[Task input Boundary: Start]
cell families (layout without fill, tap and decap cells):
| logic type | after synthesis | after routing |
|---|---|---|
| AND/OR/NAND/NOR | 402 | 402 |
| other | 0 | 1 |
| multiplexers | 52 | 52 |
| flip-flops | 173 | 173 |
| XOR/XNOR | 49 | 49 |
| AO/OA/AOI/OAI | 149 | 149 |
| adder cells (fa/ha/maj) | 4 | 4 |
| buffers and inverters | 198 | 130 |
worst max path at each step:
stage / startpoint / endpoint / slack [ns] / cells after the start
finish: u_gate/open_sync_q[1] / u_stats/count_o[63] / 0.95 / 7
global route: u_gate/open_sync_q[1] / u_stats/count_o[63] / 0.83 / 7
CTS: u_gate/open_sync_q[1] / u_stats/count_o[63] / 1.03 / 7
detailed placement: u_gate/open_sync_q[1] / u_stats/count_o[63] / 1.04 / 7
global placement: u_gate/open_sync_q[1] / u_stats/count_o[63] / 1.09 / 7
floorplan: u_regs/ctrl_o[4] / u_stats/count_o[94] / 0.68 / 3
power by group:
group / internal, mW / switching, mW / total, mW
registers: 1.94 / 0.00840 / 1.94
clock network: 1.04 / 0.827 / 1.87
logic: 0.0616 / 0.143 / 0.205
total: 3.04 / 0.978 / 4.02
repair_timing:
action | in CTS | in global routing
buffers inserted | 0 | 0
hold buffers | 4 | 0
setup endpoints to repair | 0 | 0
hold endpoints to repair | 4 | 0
==> src/mslope_top.sv <==
/*
  multislope converter controller top level
*/
module mslope_top (
  input  logic clk,
  input  logic rst_n,
  input  logic cmpr_out,
  input  logic sclk,
  input  logic cs_n,
  input  logic mosi,
  output logic int_p_ctl,
  output logic int_n_ctl,
  output logic int_sig_ctl,
  output logic cmpr_latch_ctl,
  output logic miso,
  output logic int_n,
  output logic [2:0] led
);

  // switch code and conversion events
  logic [2:0] mux;
  logic slot_strobe;
  logic conv_done;
  logic [mslope_pkg::cnt_w-1:0] rundown_len;

  // snapshot results
  logic [mslope_pkg::cnt_w-1:0] count_up;
  logic [mslope_pkg::cnt_w-1:0] count_down;
  logic [mslope_pkg::cnt_w-1:0] count_rundown;
  logic [mslope_pkg::cnt_w-1:0] count_trans_up;
  logic [mslope_pkg::cnt_w-1:0] count_trans_down;

  // switch pins in code order {sig, n, p}
  assign {int_sig_ctl, int_n_ctl, int_p_ctl} = mux;

  mslope_sequencer u_sequencer (
    .clk            (clk),
    .rst_n          (rst_n),
    .cmpr_out       (cmpr_out),
    .mux            (mux),
    .cmpr_latch_ctl (cmpr_latch_ctl),
    .slot_strobe    (slot_strobe),
    .conv_done      (conv_done),
    .rundown_len    (rundown_len)
  );

  mslope_tally u_tally (
    .clk              (clk),
    .rst_n            (rst_n),
    .mux              (mux),
    .slot_strobe      (slot_strobe),
    .conv_done        (conv_done),
    .rundown_len      (rundown_len),
    .count_up         (count_up),
    .count_down       (count_down),
    .count_rundown    (count_rundown),
    .count_trans_up   (count_trans_up),
    .count_trans_down (count_trans_down)
  );

  spi_reg_bank u_reg_bank (
    .clk              (clk),
    .rst_n            (rst_n),
    .sclk             (sclk),
    .cs_n             (cs_n),
    .mosi             (mosi),
    .miso             (miso),
    .conv_done        (conv_done),
    .count_up         (count_up),
    .count_down       (count_down),
    .count_rundown    (count_rundown),
    .count_trans_up   (count_trans_up),
    .count_trans_down (count_trans_down),
    .led              (led),
    .int_n            (int_n)
  );

endmodule

==> src/spi_reg_bank.sv <==
/*
  serial register bank, oversamples the host frame in the clk domain,
  reads results and the led register, drives the interrupt pulse
*/
module spi_reg_bank (
  input  logic clk,
  input  logic rst_n,
  input  logic sclk,
  input  logic cs_n,
  input  logic mosi,
  output logic miso,
  input  logic conv_done,
  input  logic [mslope_pkg::cnt_w-1:0] count_up,
  input  logic [mslope_pkg::cnt_w-1:0] count_down,
  input  logic [mslope_pkg::cnt_w-1:0] count_rundown,
  input  logic [mslope_pkg::cnt_w-1:0] count_trans_up,
  input  logic [mslope_pkg::cnt_w-1:0] count_trans_down,
  output logic [2:0] led,
  output logic int_n
);

  // pin sync chains, last flop for edge detect
  logic sclk_meta;
  logic sclk_sync;
  logic sclk_last;
  logic cs_meta;
  logic cs_sync;
  logic cs_last;
  logic mosi_meta;
  logic mosi_sync;

  logic sclk_rise;
  logic sclk_fall;
  logic cs_rise;

  // bits received, saturates well above a frame
  logic [$clog2(mslope_pkg::frame_bits):0] bit_cnt;
  logic [mslope_pkg::frame_bits-1:0] shift_in;
  logic [mslope_pkg::frame_bits-1:0] shift_next;
  logic [mslope_pkg::cnt_w-1:0] shift_out;
  logic [mslope_pkg::cnt_w-1:0] rd_value;

  // address as it completes, and as held at frame end
  mslope_pkg::reg_addr_t rd_addr;
  mslope_pkg::reg_addr_t wr_addr;

  //////////////////////////////
  // pin sync and interrupt
  //////////////////////////////

  always_ff @(posedge clk)
  begin
    if (!rst_n)
    begin
      sclk_meta <= 1'b0;
      sclk_sync <= 1'b0;
      sclk_last <= 1'b0;
      cs_meta <= 1'b1;
      cs_sync <= 1'b1;
      cs_last <= 1'b1;
      int_n <= 1'b1;
    end
    else
    begin
      sclk_meta <= sclk;
      sclk_sync <= sclk_meta;
      sclk_last <= sclk_sync;
      cs_meta <= cs_n;
      cs_sync <= cs_meta;
      cs_last <= cs_sync;
      // one cycle low per conversion, active low
      int_n <= ~conv_done;
    end
  end

  assign sclk_rise = sclk_sync & ~sclk_last;
  assign sclk_fall = ~sclk_sync & sclk_last;
  assign cs_rise = cs_sync & ~cs_last;

  //////////////////////////////
  // frame shifter
  //////////////////////////////

  // mosi delayed like sclk so the sample lands mid bit
  always_ff @(posedge clk)
  begin
    mosi_meta <= mosi;
    mosi_sync <= mosi_meta;
    if (!cs_sync && sclk_rise)
      shift_in <= shift_next;
  end

  assign shift_next = {shift_in[mslope_pkg::frame_bits-2:0], mosi_sync};
  // low byte of the shifter once the 8th bit arrives
  assign rd_addr = shift_next[mslope_pkg::addr_bits-1:0];
  // top byte once the whole frame is in
  assign wr_addr = shift_in[mslope_pkg::frame_bits-1 -: mslope_pkg::addr_bits];

  // read mux, unknown index reads zero
  always_comb
  begin
    case (rd_addr.split.index)
      mslope_pkg::reg_led:
        rd_value = {{(mslope_pkg::cnt_w-3){1'b0}}, led};
      mslope_pkg::reg_up:
        rd_value = count_up;
      mslope_pkg::reg_down:
        rd_value = count_down;
      mslope_pkg::reg_rundown:
        rd_value = count_rundown;
      mslope_pkg::reg_trans_up:
        rd_value = count_trans_up;
      mslope_pkg::reg_trans_down:
        rd_value = count_trans_down;
      // fixed pattern for link checks
      mslope_pkg::reg_test:
        rd_value = '1;
      default:
        rd_value = '0;
    endcase
  end

  always_ff @(posedge clk)
  begin
    if (!rst_n)
    begin
      bit_cnt <= '0;
      shift_out <= '0;
      miso <= 1'b0;
      led <= '0;
    end
    else
    begin
      if (cs_sync)
      begin
        // deselected, frame restarts
        bit_cnt <= '0;
        shift_out <= '0;
        miso <= 1'b0;
      end
      else
      begin
        if (sclk_rise)
        begin
          if (bit_cnt != '1)
            bit_cnt <= bit_cnt + 1'b1;
          // address complete, load the read value
          if (bit_cnt == mslope_pkg::addr_bits - 1)
            shift_out <= rd_value;
        end
        // host samples on rise, so miso moves after the fall
        if (sclk_fall)
        begin
          miso <= shift_out[mslope_pkg::cnt_w-1];
          shift_out <= {shift_out[mslope_pkg::cnt_w-2:0], 1'b0};
        end
      end

      // write decode on a complete frame only
      if (cs_rise && (bit_cnt == mslope_pkg::frame_bits) && !wr_addr.split.no_write)
      begin
        if (wr_addr.raw == {1'b0, mslope_pkg::reg_led})
          led <= shift_in[2:0];
        else if (wr_addr.raw == {1'b0, mslope_pkg::reg_soft_reset})
          led <= mslope_pkg::led_preset;
      end
    end
  end

endmodule
## src/rtl/regPkg.sv

```systemverilog
// shared sizes and types of the register file; widths follow from the counts, keep counts powers of two
package regPkg;

	// ============================================================
	// sizes
	// ============================================================

	// one register word is a full 128-bit operand
	localparam int dataWidth = 128;
	// architectural registers, register 0 reads as zero
	localparam int regCount = 32;
	// operating levels, each one owns a private stack pointer
	localparam int levelCount = 4;
	// the register number that is banked per level
	localparam int spIndex = 31;

	// ============================================================
	// types
	// ============================================================

	// register number as it appears in issue and writeback traffic
	typedef logic [$clog2(regCount)-1:0] regAddr;
	// register value
	typedef logic [dataWidth-1:0] regWord;
	// current operating level
	typedef logic [$clog2(levelCount)-1:0] levelSel;
	// base-cycle phase, high is the lane 0 write slot and low the lane 1 slot
	typedef logic phaseT;

endpackage

```

## src/rtl/operandStage.sv

```systemverilog
// single-entry operand buffer; the read pair is captured only on issueFire
`timescale 1ns/1ps

module operandStage (
	input logic clk2x,
	input logic rstN,
	input logic issueFire,
	input regPkg::regWord rdA,
	input regPkg::regWord rdB,
	input logic opReady,
	output logic opValid,
	output regPkg::regWord opA,
	output regPkg::regWord opB
);
	import regPkg::*;

	// ============================================================
	// occupancy
	// ============================================================

	// a new fire refills the stage even when the old pair leaves on the
	// same edge, so the stage can stream one pair per cycle
	always_ff @(posedge clk2x or negedge rstN) begin
		if (!rstN) begin
			opValid <= 1'b0;
		end else if (issueFire) begin
			opValid <= 1'b1;
		end else if (opReady) begin
			opValid <= 1'b0;
		end
	end

	// ============================================================
	// operand pair
	// ============================================================

	// control only fires when the stage is empty or draining, so the held
	// pair stays put while the consumer stalls
	regWord holdA;
	regWord holdB;

	always_ff @(posedge clk2x) begin
		if (issueFire) begin
			holdA <= rdA;
			holdB <= rdB;
		end
	end

	assign opA = holdA;
	assign opB = holdB;

endmodule

```

## config.mk

```make
export PLATFORM = sky130hd
export DESIGN_NAME = operandStage
export DESIGN_NICKNAME = d
export VERILOG_FILES = /design/src/rtl/regPkg.sv /design/src/rtl/operandStage.sv
export SDC_FILE = /design/constraint.sdc
export NUM_CORES = 1
export LEC_CHECK = 0
export ABC_AREA = 1
export BUFFER_PORTS_ARGS = -buffer_cell sky130_fd_sc_hd__buf_2
export CAP_MARGIN = 5
export CORE_AREA = 10 10 195 197
export CTS_CLUSTER_SIZE = 24
export DETAILED_ROUTE_END_ITERATION = 12
export DIE_AREA = 0 0 205 207
export PLACE_DENSITY_LB_ADDON = 0.15
export SYNTH_ARGS = -nofsm -noshare
export SYNTH_HDL_FRONTEND = slang
export SYNTH_SLANG_ARGS = --single-unit
```

## constraint.sdc

```tcl
create_clock -name clk2x -period 0.8 [get_ports clk2x]
set_clock_uncertainty 0.2 [all_clocks]
set_input_delay 0.04 -clock clk2x [delete_from_list [all_inputs] [get_ports clk2x]]
set_output_delay 0.04 -clock clk2x [all_outputs]
set_load 0.005 [all_outputs]
```

; Word level (Yosys, flattened, before mapping)
; Cells that the tools add are included.
[totals]
register_bits = 257
inputBits = 260
[op_classes]
reduce_logical = 1
n_mux = 2
[op_table]
columns = operator, count
row1 = 1-bit 2-to-1 mux, 2
row2 = 2-bit nonzero test, 1

; Longest topological paths before layout
; Gate-level depths: netlist (run 1).
[logic_depth]
depth_word = 2
mapped_depth = 3

; Worst setup path before layout (run 1)
; No wires, ideal clock.
[synth_path]
kind = register -> register
startpoint = register opValid (netlist name)
endpoint = register opValid
path_slack_ps = 19
stages_incl_launch_ff = 3
path_buffers = 0
arrival_time_ps = 465
path_cell_list = dfrtp_1 -> nand2_1 -> nand2_1
[synth_rtl]
columns = item, line_no
row1 = "end signal, assigned", operandStage.sv:25  ; opValid <= 1'b0;
row2 = "end signal, assigned", operandStage.sv:27  ; opValid <= 1'b1;
row3 = "end signal, assigned", operandStage.sv:29  ; opValid <= 1'b0;
row4 = "end, declared", operandStage.sv:11  ; output logic opValid,

; Worst setup path after layout (run 1)
[layout_path]
startpoint = register holdA[32], in the netlist opA[32]
endpoint = output port opA[32]
[layout_rtl]
columns = item, line_no
row1 = "start, declared", operandStage.sv:39  ; regWord holdA;
row2 = "start signal, assigned", operandStage.sv:44  ; holdA <= rdA;
row3 = "end, declared", operandStage.sv:12  ; output regPkg::regWord opA,
; No word-level cell between the ends.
[Task input Boundary: End]
What you will do — Please go through the data above and copy each line containing the word "routing".

Result for this task —
| logic type | after synthesis | after routing |
action | in CTS | in global routing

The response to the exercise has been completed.